Seil spannt! Flieger rollt! In der Luft!“ Drei kurze Sätze, und schon ist wieder ein Segelflugzeug vom Flugplatz in Pirna-Pratzsch witz abgehoben. Die Saison hat mit den ersten warmen, sonnigen Tagen gerade begonnen. Die Start- und Landebahn ist in Pratzschwitz eine Wiese, der Tower befindet sich in einem Mercedes-Transporter, auf dem ein großes gelbes C klebt. „Wie bei einem richtigen Tower steht das C für Control, also Kontrolle“, erklärt Roman Stelzner, der technische Leiter des Aeroclubs.

Benzinwinde wird abgelöst

Über einen Kilometer lang ist das Seil, an dem die Segelflieger in die Luft gezogen werden. Noch übernimmt das eine Benzinmotorwinde, doch bald wird der Aeroclub „über die modernste Technik eines Segelflugclubs in Ostdeutschland verfügen“, so Roman Stelzner. Der Club hat gerade eine Elektrowinde für 71 000 Euro bestellt. Die Vereinsmitglieder haben durch Spenden und zinslose Darlehen diese Anschaffung ermöglicht.

Aber bis die Winde ziehen kann, müssen sich die Passagiere erst einen Fallschirm umlegen und sich im Segelflugzeug fest angurten. Die meisten Segelflugzeuge sind Einsitzer wie die polnischen Piraten, von denen 15 Stück in den Hallen des Aeroclubs Pirna stehen. Einige Freizeit-Flieger teilen sich so ein Flugzeug in Haltergemeinschaften, um Kosten zu sparen. Aber der Aeroclub hat auch polnische Bocians, und da passt ein Gast mit hinein.

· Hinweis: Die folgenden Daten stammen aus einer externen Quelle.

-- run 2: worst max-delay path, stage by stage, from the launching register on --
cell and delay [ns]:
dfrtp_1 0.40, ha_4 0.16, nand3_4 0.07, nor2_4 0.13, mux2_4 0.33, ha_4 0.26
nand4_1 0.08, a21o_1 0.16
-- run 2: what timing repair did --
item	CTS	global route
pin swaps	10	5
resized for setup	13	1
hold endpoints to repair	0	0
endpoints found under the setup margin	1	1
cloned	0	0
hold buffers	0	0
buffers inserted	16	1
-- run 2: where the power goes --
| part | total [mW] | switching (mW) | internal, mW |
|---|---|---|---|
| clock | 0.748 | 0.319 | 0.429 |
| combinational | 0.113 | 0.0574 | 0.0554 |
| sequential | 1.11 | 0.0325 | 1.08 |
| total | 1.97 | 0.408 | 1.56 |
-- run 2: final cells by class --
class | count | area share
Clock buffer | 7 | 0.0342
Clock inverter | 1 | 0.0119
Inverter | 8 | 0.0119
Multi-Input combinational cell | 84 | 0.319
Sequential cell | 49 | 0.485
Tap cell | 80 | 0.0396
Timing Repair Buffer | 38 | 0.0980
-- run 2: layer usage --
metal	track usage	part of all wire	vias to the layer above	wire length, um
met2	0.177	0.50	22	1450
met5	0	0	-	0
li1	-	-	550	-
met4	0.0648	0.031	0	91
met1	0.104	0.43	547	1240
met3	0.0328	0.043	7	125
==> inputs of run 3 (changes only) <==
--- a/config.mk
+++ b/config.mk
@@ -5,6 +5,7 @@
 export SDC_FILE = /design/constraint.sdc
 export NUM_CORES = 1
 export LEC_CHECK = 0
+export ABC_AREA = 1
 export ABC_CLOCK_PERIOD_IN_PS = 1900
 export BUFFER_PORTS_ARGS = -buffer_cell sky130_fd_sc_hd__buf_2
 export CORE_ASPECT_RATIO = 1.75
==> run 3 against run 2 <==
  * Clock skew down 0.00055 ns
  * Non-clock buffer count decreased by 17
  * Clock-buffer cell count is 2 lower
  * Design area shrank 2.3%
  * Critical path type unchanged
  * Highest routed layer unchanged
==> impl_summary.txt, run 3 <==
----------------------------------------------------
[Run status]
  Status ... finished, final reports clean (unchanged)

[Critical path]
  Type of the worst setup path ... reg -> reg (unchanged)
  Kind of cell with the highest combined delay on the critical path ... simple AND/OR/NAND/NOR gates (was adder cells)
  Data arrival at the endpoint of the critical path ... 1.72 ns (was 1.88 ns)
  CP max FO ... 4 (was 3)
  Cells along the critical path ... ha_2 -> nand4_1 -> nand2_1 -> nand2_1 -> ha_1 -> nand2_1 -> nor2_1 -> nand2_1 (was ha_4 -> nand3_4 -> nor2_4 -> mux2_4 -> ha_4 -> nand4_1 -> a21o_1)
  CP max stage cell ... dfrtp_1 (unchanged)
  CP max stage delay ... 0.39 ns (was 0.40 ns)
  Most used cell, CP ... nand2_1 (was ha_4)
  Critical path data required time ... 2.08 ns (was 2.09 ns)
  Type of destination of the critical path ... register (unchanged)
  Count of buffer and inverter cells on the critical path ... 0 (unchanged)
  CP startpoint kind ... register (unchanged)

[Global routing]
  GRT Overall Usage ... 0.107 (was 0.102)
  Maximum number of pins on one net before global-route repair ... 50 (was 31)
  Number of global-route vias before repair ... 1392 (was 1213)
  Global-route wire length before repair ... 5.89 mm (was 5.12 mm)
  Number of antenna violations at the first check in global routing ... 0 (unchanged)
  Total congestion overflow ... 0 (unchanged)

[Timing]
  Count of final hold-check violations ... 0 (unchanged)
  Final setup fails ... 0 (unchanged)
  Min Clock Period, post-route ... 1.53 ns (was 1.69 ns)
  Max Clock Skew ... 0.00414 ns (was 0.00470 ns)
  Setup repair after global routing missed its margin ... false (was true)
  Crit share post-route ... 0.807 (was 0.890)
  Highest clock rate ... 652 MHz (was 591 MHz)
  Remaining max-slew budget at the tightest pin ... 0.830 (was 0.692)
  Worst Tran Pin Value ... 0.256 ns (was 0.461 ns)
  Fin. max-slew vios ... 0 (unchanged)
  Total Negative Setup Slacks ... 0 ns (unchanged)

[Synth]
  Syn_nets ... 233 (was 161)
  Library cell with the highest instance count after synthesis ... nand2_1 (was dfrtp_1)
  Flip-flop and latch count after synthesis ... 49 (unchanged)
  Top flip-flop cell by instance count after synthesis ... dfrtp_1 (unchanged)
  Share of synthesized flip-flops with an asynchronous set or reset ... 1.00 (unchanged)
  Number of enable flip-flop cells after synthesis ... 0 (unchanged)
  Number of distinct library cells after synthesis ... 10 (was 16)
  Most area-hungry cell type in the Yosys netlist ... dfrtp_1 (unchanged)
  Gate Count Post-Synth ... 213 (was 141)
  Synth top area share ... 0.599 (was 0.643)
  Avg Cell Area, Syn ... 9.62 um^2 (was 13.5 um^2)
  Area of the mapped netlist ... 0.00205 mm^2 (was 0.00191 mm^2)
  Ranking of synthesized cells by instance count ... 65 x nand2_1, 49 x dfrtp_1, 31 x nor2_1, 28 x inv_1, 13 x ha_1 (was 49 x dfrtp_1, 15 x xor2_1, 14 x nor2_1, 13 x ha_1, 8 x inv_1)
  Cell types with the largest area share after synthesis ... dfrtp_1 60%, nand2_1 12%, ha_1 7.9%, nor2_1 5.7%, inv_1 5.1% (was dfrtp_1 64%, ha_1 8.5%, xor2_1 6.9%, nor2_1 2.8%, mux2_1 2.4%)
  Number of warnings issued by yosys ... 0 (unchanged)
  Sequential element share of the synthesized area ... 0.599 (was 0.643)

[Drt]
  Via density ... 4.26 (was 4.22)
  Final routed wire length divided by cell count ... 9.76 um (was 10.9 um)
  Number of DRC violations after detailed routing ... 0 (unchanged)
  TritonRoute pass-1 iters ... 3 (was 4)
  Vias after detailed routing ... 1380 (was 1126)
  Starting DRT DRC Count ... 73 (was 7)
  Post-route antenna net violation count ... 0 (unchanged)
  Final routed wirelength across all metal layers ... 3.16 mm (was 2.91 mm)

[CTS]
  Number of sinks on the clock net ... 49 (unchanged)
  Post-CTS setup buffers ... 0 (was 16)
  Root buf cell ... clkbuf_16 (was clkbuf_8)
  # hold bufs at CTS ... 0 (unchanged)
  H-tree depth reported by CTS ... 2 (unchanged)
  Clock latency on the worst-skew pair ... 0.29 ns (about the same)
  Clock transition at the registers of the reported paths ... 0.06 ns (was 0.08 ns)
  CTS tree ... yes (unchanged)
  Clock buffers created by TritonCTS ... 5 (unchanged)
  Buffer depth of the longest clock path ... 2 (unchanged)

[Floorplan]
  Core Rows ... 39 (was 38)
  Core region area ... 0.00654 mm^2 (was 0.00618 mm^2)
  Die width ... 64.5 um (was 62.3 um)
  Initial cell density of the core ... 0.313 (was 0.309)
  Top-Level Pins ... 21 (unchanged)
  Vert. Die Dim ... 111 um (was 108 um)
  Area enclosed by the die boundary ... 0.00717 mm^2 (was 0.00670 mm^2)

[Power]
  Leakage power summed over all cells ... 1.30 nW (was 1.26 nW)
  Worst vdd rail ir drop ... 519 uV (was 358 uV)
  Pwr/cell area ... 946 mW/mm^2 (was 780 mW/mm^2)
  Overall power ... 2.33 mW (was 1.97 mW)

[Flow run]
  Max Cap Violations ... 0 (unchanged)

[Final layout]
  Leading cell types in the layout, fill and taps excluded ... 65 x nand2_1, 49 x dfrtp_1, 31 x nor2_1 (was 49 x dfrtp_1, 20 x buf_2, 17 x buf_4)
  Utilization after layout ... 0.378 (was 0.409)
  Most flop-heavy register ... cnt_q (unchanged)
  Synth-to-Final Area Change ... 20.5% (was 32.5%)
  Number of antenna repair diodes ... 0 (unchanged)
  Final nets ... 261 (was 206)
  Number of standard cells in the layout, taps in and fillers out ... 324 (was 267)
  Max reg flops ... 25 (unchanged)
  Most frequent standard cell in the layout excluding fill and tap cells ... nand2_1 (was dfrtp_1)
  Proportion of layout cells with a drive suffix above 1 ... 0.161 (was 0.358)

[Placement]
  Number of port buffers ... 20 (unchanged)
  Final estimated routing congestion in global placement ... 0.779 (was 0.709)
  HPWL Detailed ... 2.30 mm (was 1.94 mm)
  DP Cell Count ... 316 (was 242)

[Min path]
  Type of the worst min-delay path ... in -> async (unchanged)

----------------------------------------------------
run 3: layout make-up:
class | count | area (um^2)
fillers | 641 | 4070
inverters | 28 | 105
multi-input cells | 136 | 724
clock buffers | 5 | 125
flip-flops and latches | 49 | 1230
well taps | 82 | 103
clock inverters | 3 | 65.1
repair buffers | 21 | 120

„Der Fallschirm wurde bei uns noch nie gebraucht“, beruhigt der Pilot Wolfram Köpnick, „und der Gurt sorgt dafür, dass wir nicht im, sondern mit dem Flugzeug fliegen.“ Umgeben von Hebeln, die der Gast möglichst nicht berühren sollte, wird auf das Startzeichen gewartet. „Die Hände auf die Knie legen, damit man immer weiß, wo sie sind. Beim Start oft schlucken, um den Druck auszugleichen“, erklärt Wolfgang Köpnick. Dann kommt per Funk das Zeichen aus dem Mercedes-Tower: Es kann losgehen! Das Seil spannt, es ruckt, langsam rollt der Flieger los. Dann, ganz plötzlich, wird man mit aller Gewalt in den Sitz gepresst. Die Winde hat voll angezogen, das Segelflugzeug hebt schon nach wenigen Metern mit über 130 km/h steil in den Himmel über Copitz ab. „Da kann man kurz die Orientierung verlieren“, erklärt der Pilot und hat sehr Recht damit. Der Wind rauscht, Wolfram Köpnick zieht mit aller Ruhe den Steuerknüppel hin und her, um die Richtung zu korrigieren. Mit einem kurzen Klack wird das Seil zur Motorwinde am Boden gelöst. Der Flieger erreicht die Waagerechte in einer Höhe von 350 Metern. Mit 80 km/h gleiten wir fast geräuschlos durch die Luft. In der Ferne liegt die Festung Königstein, unter uns schlängelt sich die Wesenitz in zahllosen Kurven durch Copitz zur Elbe hin. „Wir können ja mal Beschleunigen“, ruft der Pilot, zieht am Steuerknüppel und schon geht es abwärts. Vor uns liegt die Pirnaer Altstadt, das Flugzeug ist innerhalb weniger Sekunden 80 km/h schneller, ein Gefühl wie in der Achterbahn. Dann lenkt Wolfram Köpnick stark nach rechts. Wir drehen in einer Höhe von 220 Metern ein paar Kreise über einer Kiesgrube. Nach zehn Minuten meldet er uns zur Landung an. Eine Platzrunde nennt sich so ein kurzer Flug und kostet beim Aeroclub 20 Euro für Gäste. Bei besserem Wetter, wenn die Thermik stimmt, kann die Tour auch weiter gehen.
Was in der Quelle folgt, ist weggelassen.